Brought on by a now redundant but initially traumatic misunderstanding, a radical decision was made concerning the illustrations for the Blaise Cendrars Trans-Siberian Express book: to use only black and white for the images, rather than multiple colour blocks, but to print the text in several colours. Far from diminishing the visual excitment, this approach powerfully enhances the harmony of text and image on each page. It also allows me to work much more speedily, with only one block to cut and proof per page. 


Below are examples of proofs I've taken from a few new blocks. They don't show the actual page dimensions or layout and the text in the bottom one is only pasted in, not hand-printed and in colour as it will be in the final version. As I've explained in previous posts, I'm cutting all image blocks from vinyl floor tiles. 




12 comments:

Tom said...

Good to hear that things are getting back on track, so to speak. I am intrigued that you are able to use vinyl floor tiles which, in my ignorance of the matter, would have seemed too thin to work with comfortably. In olden times, when I was young, I played around a little with lino but found that material too brittle. I imagine vinyl doesn't have this problem(?)

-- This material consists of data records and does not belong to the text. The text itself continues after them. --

--- src/rtl/bmarb_pkg.sv ---
package bmarb_pkg;

    typedef enum logic [1:0] {
        POL_ALT      = 2'd0,
        POL_RD_FIRST = 2'd1,
        POL_WR_FIRST = 2'd2
    } policy_e;

    typedef enum logic [1:0] {
        PICK_NONE = 2'd0,
        PICK_RD   = 2'd1,
        PICK_WR   = 2'd2
    } pick_e;

    typedef enum logic [1:0] {
        ST_IDLE   = 2'd0,
        ST_OWN_RD = 2'd1,
        ST_OWN_WR = 2'd2
    } own_state_e;

    typedef enum logic {
        TURN_RD = 1'b0,
        TURN_WR = 1'b1
    } turn_e;

    localparam int unsigned NUM_CHAN = 2;
    localparam int unsigned CH_RD    = 0;
    localparam int unsigned CH_WR    = 1;

endpackage

--- src/rtl/bmarb_policy_decode.sv ---
module bmarb_policy_decode
    import bmarb_pkg::*;
#(
    parameter int unsigned CTRL_W     = 16,
    parameter int unsigned RD_PRI_BIT = 12,
    parameter int unsigned WR_PRI_BIT = 8
) (
    input  logic [CTRL_W-1:0] ctrl_word,
    output policy_e           policy
);

    logic [1:0] sel;

    assign sel = {ctrl_word[RD_PRI_BIT], ctrl_word[WR_PRI_BIT]};

    always_comb begin
        unique case (sel)
            2'b10:   policy = POL_RD_FIRST;
            2'b01:   policy = POL_WR_FIRST;
            default: policy = POL_ALT;
        endcase
    end

endmodule

--- src/rtl/bmarb_turn_tracker.sv ---
module bmarb_turn_tracker
    import bmarb_pkg::*;
(
    input  logic clk,
    input  logic rst_n,
    input  logic advance,
    output logic turn_rd
);

    turn_e turn_q;
    turn_e turn_d;

    always_comb begin
        turn_d = turn_q;
        unique case (turn_q)
            TURN_RD: if (advance) turn_d = TURN_WR;
            TURN_WR: if (advance) turn_d = TURN_RD;
            default: turn_d = TURN_RD;
        endcase
    end

    always_ff @(posedge clk) begin
        if (!rst_n) begin
            turn_q <= TURN_RD;
        end else begin
            turn_q <= turn_d;
        end
    end

    assign turn_rd = (turn_q == TURN_RD);

endmodule

--- src/rtl/bmarb_pick.sv ---
module bmarb_pick
    import bmarb_pkg::*;
(
    input  policy_e policy,
    input  logic    rd_req,
    input  logic    wr_req,
    input  logic    turn_rd,
    output pick_e   pick,
    output logic    contested
);

    logic [NUM_CHAN-1:0] req_vec;

    assign req_vec[CH_RD] = rd_req;
    assign req_vec[CH_WR] = wr_req;
    assign contested      = &req_vec;

    always_comb begin
        pick = PICK_NONE;
        unique case (req_vec)
            2'b01: pick = PICK_RD;
            2'b10: pick = PICK_WR;
            2'b11: begin
                unique case (policy)
                    POL_RD_FIRST: pick = PICK_RD;
                    POL_WR_FIRST: pick = PICK_WR;
                    default:      pick = turn_rd ? PICK_RD : PICK_WR;
                endcase
            end
            default: pick = PICK_NONE;
        endcase
    end

endmodule

--- src/rtl/bmarb_grant_fsm.sv ---
module bmarb_grant_fsm
    import bmarb_pkg::*;
(
    input  logic  clk,
    input  logic  rst_n,
    input  pick_e pick,
    input  logic  rd_busy,
    input  logic  wr_busy,
    output logic  decide,
    output logic  gnt_rd,
    output logic  gnt_wr
);

    own_state_e          state_q;
    own_state_e          state_d;
    logic [NUM_CHAN-1:0] busy_vec;
    logic [NUM_CHAN-1:0] release_vec;

    assign busy_vec[CH_RD] = rd_busy;
    assign busy_vec[CH_WR] = wr_busy;

    for (genvar c = 0; c < NUM_CHAN; c++) begin : g_release
        assign release_vec[c] = ~busy_vec[c];
    end

    always_comb begin
        state_d = state_q;
        unique case (state_q)
            ST_IDLE: begin
                unique case (pick)
                    PICK_RD: state_d = ST_OWN_RD;
                    PICK_WR: state_d = ST_OWN_WR;
                    default: state_d = ST_IDLE;
                endcase
            end
            ST_OWN_RD: if (release_vec[CH_RD]) state_d = ST_IDLE;
            ST_OWN_WR: if (release_vec[CH_WR]) state_d = ST_IDLE;
            default:   state_d = ST_IDLE;
        endcase
    end

    always_ff @(posedge clk) begin
        if (!rst_n) begin
            state_q <= ST_IDLE;
        end else begin
            state_q <= state_d;
        end
    end

    always_ff @(posedge clk) begin
        if (!rst_n) begin
            gnt_rd <= 1'b0;
            gnt_wr <= 1'b0;
        end else begin
            gnt_rd <= (state_d == ST_OWN_RD);
            gnt_wr <= (state_d == ST_OWN_WR);
        end
    end

    assign decide = (state_q == ST_IDLE) && (pick != PICK_NONE);

endmodule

Natalie d'Arbeloff said...

Tom, indeed the vinyl tiles are not as thick as the lino generally used for printmaking but the ones I'm using are fine for my purposes. When I finish cutting each one, I glue it to a second tile so as to bring it up to the type height for its eventual printing by Nicolas McDowall (The Old Stile Press) on his letterpress.

Catalyst/Taylor said...

I am flabbergasted at your artistic technique.

Natalie d'Arbeloff said...

Thanks Bruce, but it's not flabbergasting. The hard part is getting the idea and doing the drawing. Cutting the block is not that hard.

Hattie said...

These are very strong. Lots of impact.

Natalie d'Arbeloff said...

Hi Hattie, thankyou> Glad top see you!

minicoops3 said...

So glad to hear the troubles are receding, it sounds like you had.a horrid week. Great to see these images , powerful and unmistakably yours - looking forward to seeing this project develop. Best wishes Natalie ;-)

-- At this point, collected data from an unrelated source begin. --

==> src/rtl/dma_tc_fsm.sv <==
module dma_tc_fsm
    import dma_tc_pkg::*;
(
    input  logic clk,
    input  logic rst_n,
    input  logic en_we_i,
    input  logic en_wd_i,
    input  logic flag_clr_i,
    input  logic cyc_start_i,
    input  logic cyc_end_i,
    input  logic last_i,
    output logic load_o,
    output logic dec_o,
    output logic en_o,
    output logic active_o,
    output logic flag_o
);

    tc_state_t state_q, state_d;

    logic wr_on, wr_off;

    assign wr_on  = en_we_i &&  en_wd_i;
    assign wr_off = en_we_i && !en_wd_i;

    // Next-state logic
    always_comb begin
        state_d = state_q;
        unique case (state_q)
            ST_IDLE: begin
                if (wr_on) state_d = ST_ARMED;                  // ENABLE
            end
            ST_ARMED: begin
                if (wr_off)           state_d = ST_IDLE;        // DISABLE
                else if (cyc_start_i) state_d = ST_BUSY;        // START
            end
            ST_BUSY: begin
                if (cyc_end_i) begin
                    if (last_i)      state_d = ST_DONE;         // FINISH
                    else if (wr_off) state_d = ST_IDLE;         // STEP_OFF
                    else             state_d = ST_ARMED;        // STEP
                end else if (wr_off) begin
                    state_d = ST_DRAIN;                         // STOP_MID
                end
            end
            ST_DRAIN: begin
                if (cyc_end_i) begin
                    if (last_i) state_d = ST_DONE;              // FINISH
                    else        state_d = ST_IDLE;              // DRAINED
                end
            end
            ST_DONE: begin
                if (wr_on)           state_d = ST_ARMED;        // ENABLE (resume)
                else if (flag_clr_i) state_d = ST_IDLE;         // ACK
            end
            default: state_d = ST_IDLE;
        endcase
    end

    // State register
    always_ff @(posedge clk or negedge rst_n) begin
        if (!rst_n) state_q <= ST_IDLE;
        else        state_q <= state_d;
    end

    // Outputs
    always_comb begin
        load_o   = 1'b0;
        dec_o    = 1'b0;
        en_o     = 1'b0;
        active_o = 1'b0;
        flag_o   = 1'b0;
        unique case (state_q)
            ST_IDLE: begin
                load_o = wr_on;
            end
            ST_ARMED: begin
                en_o = 1'b1;
            end
            ST_BUSY: begin
                en_o     = 1'b1;
                active_o = 1'b1;
                dec_o    = cyc_end_i;
            end
            ST_DRAIN: begin
                active_o = 1'b1;
                dec_o    = cyc_end_i;
            end
            ST_DONE: begin
                flag_o = 1'b1;
                load_o = wr_on;
            end
            default: ;
        endcase
    end

    AST_FLAG_ON_FINAL: assert property (@(posedge clk) disable iff (!rst_n)
        (active_o && cyc_end_i && last_i) |=> (flag_o && !en_o && !active_o));

    AST_ACTIVE_ENDS: assert property (@(posedge clk) disable iff (!rst_n)
        (active_o && cyc_end_i) |=> !active_o);

    AST_RESUME_CLEARS: assert property (@(posedge clk) disable iff (!rst_n)
        (flag_o && wr_on) |=> (!flag_o && en_o));

    AST_DRAIN_HOLDS: assert property (@(posedge clk) disable iff (!rst_n)
        (active_o && !en_o && !cyc_end_i) |=> (active_o && !en_o));

endmodule
File: src/rtl/wake_qual.sv
module wake_qual
    import pwr_pkg::*;
(
    input  logic [NSRC-1:0] synced,
    input  logic [NSRC-1:0] en,
    input  logic            pol_a,
    input  logic            pol_b,
    input  logic            b_gpio,
    output logic [NSRC-1:0] hit
);
    logic [NSRC-1:0] act_hi;
    logic [NSRC-1:0] allow;

    always_comb begin
        act_hi         = '1;
        act_hi[SRC_PA] = pol_a;
        act_hi[SRC_PB] = pol_b;
        allow          = '1;
        allow[SRC_PB]  = ~b_gpio;
    end

    for (genvar g = 0; g < NSRC; g++) begin : g_src
        assign hit[g] = ~(synced[g] ^ act_hi[g]) & en[g] & allow[g];
    end
endmodule

File: src/rtl/wait_timer.sv
module wait_timer #(
    parameter int W = 16
) (
    input  logic         clk,
    input  logic         rst_n,
    input  logic         clr,
    input  logic [W-1:0] limit,
    output logic         done
);
    logic [W-1:0] cnt_q;

    always_ff @(posedge clk or negedge rst_n) begin
        if (!rst_n)
            cnt_q <= '0;
        else if (clr)
            cnt_q <= '0;
        else if (cnt_q != {W{1'b1}})
            cnt_q <= cnt_q + 1'b1;
    end

    assign done = (cnt_q >= limit);
endmodule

Natalie d'Arbeloff said...

Hi Phil, thanks. Will post more images as they progress. Hope your work is going well too.

Roderick Robinson said...

These are strong, confident and adult. The third one down might find a home with someone wanting to illustrate Anna Karenina.

Natalie d'Arbeloff said...

Thanks Roderick. Since it's one of my illustrations for Blaise Cendrars'long poem (Trans-Siberian Prosody and Little Jeanne from France) Anna Karenina will have to wait.

Ellena said...

Are you working on the third reprint? Looks like it from what I just read when googling the poem. I wish for you that this next book also end up in museums and libraries. You deserve it.

Natalie d'Arbeloff said...

Hello Ellena! Thanks for taking an interest in this project. What do you mean by the third reprint? Oh, I see...you're talking about the original edition of this poem,the one with Cendrars' text and Sonia Delaunay's abstract images?

No, the edition I'm working on is an English translation by Dick Jones which I'm illustrating in a totally different way and which will be published by the Old Stile Press (their website link is on my blogroll) as a hand-printed. limited edition. Since it's a 'livre d'artiste' kind of thing it will indeed end up in museums and rare book libraries etc. but I hope the general public will get to see it (and buy it!)too.